M&S dramatically shifted our traditional retail approach for the omnichannel consumer in the drive to be digital-first in 2018. To keep up with this digital transformation, my engineering team had to introduce new tech. This included agile app development and aggressive cloud deployments, with partners like Azure, to cope with evolving customer demands and the rise in traffic. My team also turned to DevOps, AppOps, and AIOps to manage the hundreds of microservices now used by the retail platform.
Evolving with customer needs
Retailers need to personalise the customer experience to remain competitive. But a great customer experience needs to be fed data to succeed. Acquiring data, making sense of it, and acting on it, is necessary work if businesses want to continually improve customer experience.
For me and my team, this means understanding and observing every aspect of the customer journey: multicloud to serverless with AWS, Kubernetes, microservices, events, logs, and the huge waves of data now being pushed across the business. These were tough asks that prompted my team to turn to observability because classic monitoring was unable to cope. Independent teams had no overall picture of the tech stack and the demand for continuous, always-on services was at risk. If you do classical monitoring, you'll see that there are so many events in experimentation that's, really, a lot of false positives. And it's hard to go and find out what's wrong. Observability is key. You contextualize your anomalies.
Today, observability is paramount to the M&S platform, allowing us to evolve with our customers. Refined dashboards were the first step. Numerous data sources from logs, events, metrics, traces, and instances were all incorporated in one place. Then, to gain a real picture of the M&S customer experience, my team added context, analysis, and aggregation via New Relic.
No more 2 am incident rooms
At M&S, the customer is the centre of all of our decision-making. We make decisions based on customer demands in a matter of seconds, not hours or weeks. This is especially true as we approach the busiest time of the year.

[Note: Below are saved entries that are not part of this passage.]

==> config.mk <==
export PLATFORM = sky130hd
export DESIGN_NAME = conv_layer
export DESIGN_NICKNAME = d
export VERILOG_FILES = /design/src/hdl/conv_ctrl_pkg.sv /design/src/hdl/conv_layer_pkg.sv /design/src/hdl/conv_layer.sv /design/src/hdl/skip_adder.sv /design/src/hdl/mac_lane.sv /design/src/hdl/slice_feeder.sv /design/src/hdl/coef_rom.sv /design/src/hdl/layer_controller.sv
export SDC_FILE = /design/constraint.sdc
export NUM_CORES = 2
export LEC_CHECK = 0
export BUFFER_PORTS_ARGS = -buffer_cell sky130_fd_sc_hd__buf_2
export CORE_ASPECT_RATIO = 2
export CORE_MARGIN = 4
export CORE_UTILIZATION = 35
export CTS_CLUSTER_SIZE = 10
export DETAILED_ROUTE_END_ITERATION = 7
export PLACE_DENSITY = 0.57
export SKIP_CTS_REPAIR_TIMING = 1
export SLEW_MARGIN = 20
export SYNTH_ARGS = -nofsm -noshare
export SYNTH_HDL_FRONTEND = slang
export SYNTH_SLANG_ARGS = --single-unit
export TNS_END_PERCENT = 10
==> constraint.sdc <==
create_clock -name clk -period 9.5 [get_ports clk]
set_input_delay 1.425 -clock clk [delete_from_list [all_inputs] [get_ports clk]]
set_output_delay 1.425 -clock clk [all_outputs]
set_load 0.02 [all_outputs]
==> src/hdl/conv_ctrl_pkg.sv <==
// controller state and depth counter types
package conv_ctrl_pkg;

  // pixel pass sequence
  typedef enum logic [1:0] {
    st_idle,
    st_run,
    st_drain
  } ctrl_state;

  // depth slice index 0..3, doubles as drain counter
  typedef logic [1:0] depth_idx;

endpackage

==> src/hdl/conv_layer_pkg.sv <==
// datapath sizes and word types for the 1x1 conv stage
package conv_layer_pkg;

  // sample width in bits
  localparam int data_w = 16;
  // depth slices per output pixel
  localparam int depth_n = 4;
  // words per depth slice
  localparam int slice_n = 4;
  // accumulator width, room for 16 products plus the shifted bias
  localparam int acc_w = 40;
  // Q8.8 fraction bits
  localparam int frac_bits = 8;

  // signed Q8.8 sample
  typedef logic signed [data_w-1:0] data_word;
  // signed accumulator, Q24.16 after products
  typedef logic signed [acc_w-1:0] acc_word;

endpackage
==> src/hdl/conv_layer.sv <==
`timescale 1ns/1ps

module conv_layer
  import conv_layer_pkg::*;
  import conv_ctrl_pkg::*;
#(
  parameter int lanes  = 4,
  parameter int addr_w = 10
)
(
  input  logic              clk,
  input  logic              reset,
  input  logic              start,
  input  data_word          mem_data [depth_n*slice_n],
  input  data_word          skip_data [lanes],
  output logic [addr_w-1:0] mem_addr,
  output logic [addr_w-1:0] skip_addr,
  output logic [addr_w-1:0] out_addr,
  output data_word          filter_out [lanes],
  output logic              out_valid,
  output logic              busy
);

  // controller to feeder and rom
  depth_idx depth;
  logic     slice_strobe;
  // feeder to lanes
  data_word slice_data [slice_n];
  logic     slice_valid;
  logic     slice_first;
  logic     slice_last;
  // rom to lanes
  data_word weights [lanes][slice_n];
  data_word bias    [lanes];
  // lanes to skip adder
  acc_word  acc      [lanes];
  logic     acc_done [lanes];

  layer_controller #(
    .addr_w(addr_w)
  ) ctrl_i (
    .clk(clk),
    .reset(reset),
    .start(start),
    .busy(busy),
    .slice_strobe(slice_strobe),
    .depth(depth),
    .mem_addr(mem_addr),
    .skip_addr(skip_addr),
    .out_addr(out_addr)
  );

  coef_rom #(
    .lanes(lanes)
  ) rom_i (
    .clk(clk),
    .depth(depth),
    .slice_strobe(slice_strobe),
    .weights(weights),
    .bias(bias)
  );

  slice_feeder feeder_i (
    .clk(clk),
    .reset(reset),
    .slice_strobe(slice_strobe),
    .depth(depth),
    .mem_data(mem_data),
    .slice_data(slice_data),
    .slice_valid(slice_valid),
    .slice_first(slice_first),
    .slice_last(slice_last)
  );

  // one lane per output filter, all see the same slice
  for (genvar i = 0; i < lanes; i++)
  begin : g_lane
    mac_lane lane_i (
      .clk(clk),
      .reset(reset),
      .slice_valid(slice_valid),
      .slice_first(slice_first),
      .slice_last(slice_last),
      .slice_data(slice_data),
      .weights(weights[i]),
      .bias(bias[i]),
      .acc(acc[i]),
      .acc_done(acc_done[i])
    );
  end

  // lanes run in lockstep, lane 0 done stands for all
  skip_adder #(
    .lanes(lanes)
  ) skip_i (
    .clk(clk),
    .reset(reset),
    .acc(acc),
    .acc_done(acc_done[0]),
    .skip_data(skip_data),
    .filter_out(filter_out),
    .out_valid(out_valid)
  );

endmodule

==> src/hdl/skip_adder.sv <==
`timescale 1ns/1ps

module skip_adder
  import conv_layer_pkg::*;
#(
  parameter int lanes = 4
)
(
  input  logic     clk,
  input  logic     reset,
  input  acc_word  acc [lanes],
  input  logic     acc_done,
  input  data_word skip_data [lanes],
  output data_word filter_out [lanes],
  output logic     out_valid
);

  // signed 16-bit limits
  localparam acc_word sat_max = acc_word'(2 ** (data_w - 1) - 1);
  localparam acc_word sat_min = acc_word'(-(2 ** (data_w - 1)));

  acc_word  sum_w [lanes];
  data_word sat_w [lanes];

  always_comb
  begin
    for (int i = 0; i < lanes; i++)
    begin
      // back to Q8.8, then residual add
      sum_w[i] = (acc[i] >>> frac_bits) + acc_word'(skip_data[i]);
      // clamp to the sample range
      if (sum_w[i] > sat_max)
        sat_w[i] = data_word'(sat_max);
      else if (sum_w[i] < sat_min)
        sat_w[i] = data_word'(sat_min);
      else
        sat_w[i] = data_word'(sum_w[i]);
    end
  end

  // result held until the next pixel
  always_ff @(posedge clk)
  begin
    if (acc_done)
    begin
      filter_out <= sat_w;
    end
  end

  always_ff @(posedge clk)
  begin
    if (reset)
      out_valid <= 1'b0;
    else
      out_valid <= acc_done;
  end

endmodule

==> src/hdl/mac_lane.sv <==
`timescale 1ns/1ps

module mac_lane
  import conv_layer_pkg::*;
(
  input  logic     clk,
  input  logic     reset,
  input  logic     slice_valid,
  input  logic     slice_first,
  input  logic     slice_last,
  input  data_word slice_data [slice_n],
  input  data_word weights    [slice_n],
  input  data_word bias,
  output acc_word  acc,
  output logic     acc_done
);

  // dot product of the current slice
  acc_word slice_sum;
  // bias moved up to product scale, Q8.8 * Q8.8 = Q.16
  acc_word bias_ext;

  always_comb
  begin
    slice_sum = '0;
    for (int k = 0; k < slice_n; k++)
    begin
      // signed operands, sign extended to accumulator width
      slice_sum = slice_sum + slice_data[k] * weights[k];
    end
  end

  assign bias_ext = acc_word'(bias) <<< frac_bits;

  // first slice restarts from bias, no carry over from the last pixel
  always_ff @(posedge clk)
  begin
    if (slice_valid)
    begin
      if (slice_first)
      begin
        acc <= bias_ext + slice_sum;
      end
      else
      begin
        acc <= acc + slice_sum;
      end
    end
  end

  // done one cycle after the last slice, acc is final then
  always_ff @(posedge clk)
  begin
    if (reset)
    begin
      acc_done <= 1'b0;
    end
    else
    begin
      acc_done <= slice_valid && slice_last;
    end
  end

endmodule

==> src/hdl/slice_feeder.sv <==
`timescale 1ns/1ps

module slice_feeder
  import conv_layer_pkg::*;
  import conv_ctrl_pkg::*;
(
  input  logic     clk,
  input  logic     reset,
  input  logic     slice_strobe,
  input  depth_idx depth,
  input  data_word mem_data [depth_n*slice_n],
  output data_word slice_data [slice_n],
  output logic     slice_valid,
  output logic     slice_first,
  output logic     slice_last
);

  // slice words, base at 4 * depth
  always_ff @(posedge clk)
  begin
    if (slice_strobe)
    begin
      for (int k = 0; k < slice_n; k++)
      begin
        slice_data[k] <= mem_data[int'(depth) * slice_n + k];
      end
    end
  end

  // strobes delayed to match the data
  always_ff @(posedge clk)
  begin
    if (reset)
    begin
      slice_valid <= 1'b0;
      slice_first <= 1'b0;
      slice_last  <= 1'b0;
    end
    else
    begin
      slice_valid <= slice_strobe;
      slice_first <= slice_strobe && (depth == '0);
      slice_last  <= slice_strobe && (depth == depth_idx'(depth_n - 1));
    end
  end

endmodule

==> src/hdl/coef_rom.sv <==
`timescale 1ns/1ps

module coef_rom
  import conv_layer_pkg::*;
  import conv_ctrl_pkg::*;
#(
  parameter int lanes = 4
)
(
  input  logic     clk,
  input  depth_idx depth,
  input  logic     slice_strobe,
  output data_word weights [lanes][slice_n],
  output data_word bias    [lanes]
);

  // bias step per filter, raw Q8.8 units
  localparam int bias_step = 16;

  // weight(f, d, k) = f + d - k in Q8.8
  // loaded with the slice so it lines up with the feeder output
  always_ff @(posedge clk)
  begin
    if (slice_strobe)
    begin
      for (int f = 0; f < lanes; f++)
      begin
        for (int k = 0; k < slice_n; k++)
        begin
          weights[f][k] <= data_word'((f + int'(depth) - k) <<< frac_bits);
        end
      end
    end
  end

  // biases do not depend on depth
  always_comb
  begin
    for (int f = 0; f < lanes; f++)
    begin
      bias[f] = data_word'(bias_step * (f + 1));
    end
  end

endmodule

==> src/hdl/layer_controller.sv <==
`timescale 1ns/1ps

module layer_controller
  import conv_layer_pkg::*;
  import conv_ctrl_pkg::*;
#(
  parameter int addr_w = 10
)
(
  input  logic              clk,
  input  logic              reset,
  input  logic              start,
  output logic              busy,
  output logic              slice_strobe,
  output depth_idx          depth,
  output logic [addr_w-1:0] mem_addr,
  output logic [addr_w-1:0] skip_addr,
  output logic [addr_w-1:0] out_addr
);

  // last slice of a pass
  localparam depth_idx last_depth = depth_idx'(depth_n - 1);
  // drain covers feeder, lane and skip adder stages, three cycles
  localparam depth_idx last_drain = depth_idx'(2);

  ctrl_state         state;
  depth_idx          depth_cnt;
  logic [addr_w-1:0] pixel_cnt;
  logic [addr_w-1:0] pass_addr;

  always_ff @(posedge clk)
  begin
    if (reset)
    begin
      state     <= st_idle;
      depth_cnt <= '0;
      pixel_cnt <= '0;
      pass_addr <= '0;
    end
    else
    begin
      case (state)
        st_idle:
        begin
          depth_cnt <= '0;
          // start only honoured here, so a start while busy is dropped
          if (start)
          begin
            state     <= st_run;
            pass_addr <= pixel_cnt;
          end
        end
        st_run:
        begin
          // one slice per cycle, wraps to 0 for the drain count
          depth_cnt <= depth_cnt + 1'b1;
          if (depth_cnt == last_depth)
          begin
            state <= st_drain;
          end
        end
        st_drain:
        begin
          if (depth_cnt == last_drain)
          begin
            state     <= st_idle;
            depth_cnt <= '0;
            // pixel done, move to next address
            pixel_cnt <= pixel_cnt + 1'b1;
          end
          else
          begin
            depth_cnt <= depth_cnt + 1'b1;
          end
        end
        default:
        begin
          state <= st_idle;
        end
      endcase
    end
  end

  assign busy         = (state != st_idle);
  assign slice_strobe = (state == st_run);
  assign depth        = depth_cnt;

  // input memory follows the live counter
  assign mem_addr  = pixel_cnt;
  // skip and output address latched at pass start
  assign skip_addr = pass_addr;
  assign out_addr  = pass_addr;

endmodule

==> impl_metrics.csv <==
group,metric,value,unit
global_route,use_met1,0.226,
yosys,ys_seq_area_frac,0.114,
placed_design,dpl_cell_area,0.0933,sq mm
timing,rsz0062_at_grt,"yes",
timing,fin_skew,0.0446,ns
timing,finalWorstSetupSlack,-0.616,ns
placed_design,hpwl,251000,microns
global_route,antenna_found_initial,17,
timing,worstMarginPinSlew,0.968,ns
global_route,met3_usage,0.0261,
global_route,grt_usage,0.241,
layout,drive_gt1_frac,0.225,
floorplan,start_util,0.352,
yosys,synth_flop_cell,"edfxtp_1",
worst_setup_path,critPathMaxStageDelay,0.54,ns
global_route,grt_first_pass_wirelength,421000,microns
timing,final-hold-violation-count,0,
detailed_routing,ant_nets,0,
floorplan,die_w,341,microns
timing,fin_crit_sh,1.06,
detailed_routing,num_vias,68900,
placed_design,gp_congestion,0.977,
floorplan,io_pins,419,
floorplan,coreArea,0.221,sq mm
detailed_routing,wl_per_cell,21.0,microns
worst_setup_path,cp.depth,48,
clocking,clk_pin_slew,0.08,ns
layout,fin_nets,12900,
worst_setup_path,cp_top_family,"adder cells",
worst_setup_path,path_class,"reg -> reg",
worst_setup_path,r2r_cells,48,
worst_setup_path,cp-end-kind,"flop",
run,maxCapViolCount,0,
run_status,violations,"negative setup slack",
detailed_routing,drc,0,
worst_setup_path,crit_buf_inv,6,
clocking,ctsRootBufferMaster,"clkbuf_16",
clocking,clockBufferDepth,3,
yosys,ys.warnings.count,0,
timing,period_needed,10.12,ns
yosys,synth_area,0.0778,sq mm
clocking,cts_tree,"built",
worst_setup_path,reg2reg_slack,-0.62,ns
timing,slew_headroom,0.350,
worst_setup_path,crit_path_start,"feeder_i.slice_data[35]$_DFFE_PP_",
worst_setup_path,reg2reg_to,"g_lane[3].lane_i.acc[39]$_DFFE_PP_",
worst_setup_path,path_common_cell,"fa_1",
clocking,cts_buffers,42,
worst_setup_path,required,9.87,ns
clocking,insertion_delay,0.69,ns
global_route,use_met2,0.475,
worst_setup_path,arrival,10.49,ns
yosys,syn-instance-count,8913,
global_route,grt_pass1_vias,74100,
worst_setup_path,cp_slowest_cell,"fa_1",
placed_design,portBuffers,418,
run_status,status,"complete, but fails checks",
yosys,synth_seq_cells,305,
global_route,overflow,0,
yosys,syn_area_per_cell,8.73,sq um
timing,setup_violations,14,
floorplan,core.rowCount,244,
worst_setup_path,start_kind,"flop",
floorplan,die_h,675,microns
yosys,yosysUniqueCellTypes,97,
worst_setup_path,r2r_start,"feeder_i.slice_data[35]$_DFFE_PP_",
worst_hold_path,holdCritPathClass,"reg -> reg",
detailed_routing,first_pass_iters,7,
worst_setup_path,worst-path-max-fanout,8,
global_route,grt_max_degree,142,
global_route,grt.busiest_layer,"met2",
layout,design_area,0.0974,sq mm
layout,fillers,22000,
floorplan,dieArea,0.230,sq mm
detailed_routing,routed_via_density,5.10,
layout,syn2layout_area_growth,25.1,%
yosys,synthArstFlopShare,0,
detailed_routing,drt_wl_total,284000,microns
timing,slew_viol_final,0,
clocking,htreeDepth,2,
detailed_routing,drtIter0Drc,2611,
timing,fmax,0.0989,GHz
yosys,synth-edff-count,276,
worst_setup_path,worstSetupEndpoint,"g_lane[3].lane_i.acc[39]$_DFFE_PP_",
clocking,cts.sinks,305,
==> synth_stat cells (143+ instances only) <==
master | instances | area share
clkbuf_1 | 197 | 0.0095
edfxtp_1 | 276 | 0.11
nor2_1 | 461 | 0.022
nand3_1 | 143 | 0.0092
and2_1 | 497 | 0.040
fa_1 | 928 | 0.24
nand2_1 | 520 | 0.025
xnor2_1 | 412 | 0.046
o21ai_0 | 326 | 0.021
a21oi_1 | 504 | 0.032
a21o_1 | 228 | 0.022
ha_1 | 1111 | 0.18
xor2_1 | 227 | 0.026
inv_1 | 1775 | 0.086
==> how the worst min path moves through the flow <==
stage	start	endpoint	slack (ns)	cells past startpoint
2_1_floorplan	feeder_i.slice_last$_SDFF_PP0_	g_lane[0].lane_i.acc_done$_SDFF_PP0_	0.40	2
3_3_place_gp	ctrl_i.out_addr[0]$_SDFFE_PP0P_	ctrl_i.out_addr[0]$_SDFFE_PP0P_	0.46	2
3_5_place_dp	feeder_i.slice_last$_SDFF_PP0_	g_lane[0].lane_i.acc_done$_SDFF_PP0_	0.46	2
4_1_cts	ctrl_i.out_addr[0]$_SDFFE_PP0P_	ctrl_i.out_addr[0]$_SDFFE_PP0P_	0.47	2
5_1_grt	ctrl_i.out_addr[9]$_SDFFE_PP0P_	ctrl_i.out_addr[9]$_SDFFE_PP0P_	0.50	2
6_report	ctrl_i.out_addr[2]$_SDFFE_PP0P_	ctrl_i.out_addr[2]$_SDFFE_PP0P_	0.47	2
==> cell usage in the layout (no fill, tap or decap), types with 27 or more instances in the layout <==
| cell type | instances |
|---|---|
| inv_1 | 1743 |
| buf_4 | 1315 |
| ha_1 | 1053 |
| fa_1 | 902 |
| nand2_1 | 505 |
| and2_1 | 489 |
| nor2_1 | 444 |
| a21oi_1 | 423 |
| buf_2 | 418 |
| xnor2_1 | 383 |
| o21ai_0 | 280 |
| edfxtp_1 | 276 |
| a21o_1 | 228 |
| xor2_1 | 214 |
| nand3_1 | 138 |
| nor3_1 | 131 |
| nand2b_1 | 122 |
| o21bai_1 | 91 |
| a21oi_2 | 71 |
| nor2b_1 | 65 |
| mux4_2 | 64 |
| and3_1 | 60 |
| o21a_1 | 52 |
| o21ai_1 | 46 |
| a31oi_1 | 45 |
| ha_4 | 44 |
| clkbuf_16 | 43 |
| nand4_1 | 37 |
| a211oi_1 | 36 |
| buf_12 | 35 |
| inv_2 | 33 |
| o211ai_1 | 33 |
| o31ai_1 | 27 |
==> cell type report <==
class                           count  area [sq um]  share of cell area
Multi-Input combinational cell   6607         63800               0.655
Timing Repair Buffer             1795         13000               0.133
Sequential cell                   305          8890              0.0913
Inverter                         1778          6670              0.0685
Tap cell                         2952          3690              0.0379
Clock buffer                       51          1130              0.0116
Clock inverter                     15           165             0.00170
Antenna cell                       12          30.0            0.000308
==> stage by stage <==
stage,setup TNS [ns],cells,util,setup slack [ns],hold slack (ns)
2_1_floorplan,-0.0158,8921,-,-0.0116,0.395
3_3_place_gp,-20.42,13400,0.422,-1.03,0.459
3_5_place_dp,-22.53,13400,0.422,-1.15,0.459
4_1_cts,-25.40,13500,0.428,-1.19,0.474
5_1_grt,-14.01,13500,0.440,-1.07,0.499
6_report,-3.73,13500,0.440,-0.616,0.469
==> registers in the layout, indices dropped and copies added (netlist names) <==
register                cells
rom_i.weights              20
feeder_i.slice_valid        1
skip_i.filter_out          64
ctrl_i.mem_addr            10
g_lane.lane_i.acc_done      1
g_lane.lane_i.acc         128
feeder_i.slice_data        64
feeder_i.slice_last         1
feeder_i.slice_first        1
ctrl_i.state                2
ctrl_i.depth                2
ctrl_i.out_addr            10
skip_i.out_valid            1
==> cell families (layout without fill, tap and decap cells) <==
kind of cell               after synthesis  after routing  synth area share
and+or+nand+nor                       2184           2184             0.141
adders and majority gates             2039           2039             0.417
buffers and inverters                 2009           3639            0.0976
AOI/OAI and AO/OA                     1645           1645             0.136
xor gates and xnor gates               639            639            0.0719
DFF                                    305            305             0.114
muxes                                   90             90            0.0220
other                                    2             22         0.0000965
==> metal layers <==
metal / up-vias / part of all wire
met3: 757 / 0.036
met5: - / 0.00015
met2: 1647 / 0.54
met4: 6 / 0.094
met1: 34000 / 0.33
li1: 32600 / -
==> tightest hold or removal path: stages (launching register included) <==
cell and delay [ns]:
dfxtp_1 0.31, nand2_1 0.05, a21oi_1 0.05
Power is left out: the tool's default activity adds up to more than one toggle a clock period on the data nets, which glitch-free logic cannot reach.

New Relic has helped M&S reduce MTTR by one-third, a massive win. This improvement demonstrates the real value of observability—minutes of downtime and poor customer experience all relate to revenue, but they also impact long-term customer retention and lifetime customer value. Reducing MTTR also drastically changed our incident management processes.
Before New Relic, we couldn’t easily identify the relevant team to an incident, and there could be up to 80 people trying to figure out the problem and who was accountable. Now, incidents can be resolved in minutes, the platform pinpoints the issue and the relevant team is notified. That means no more 2 a.m. incident rooms.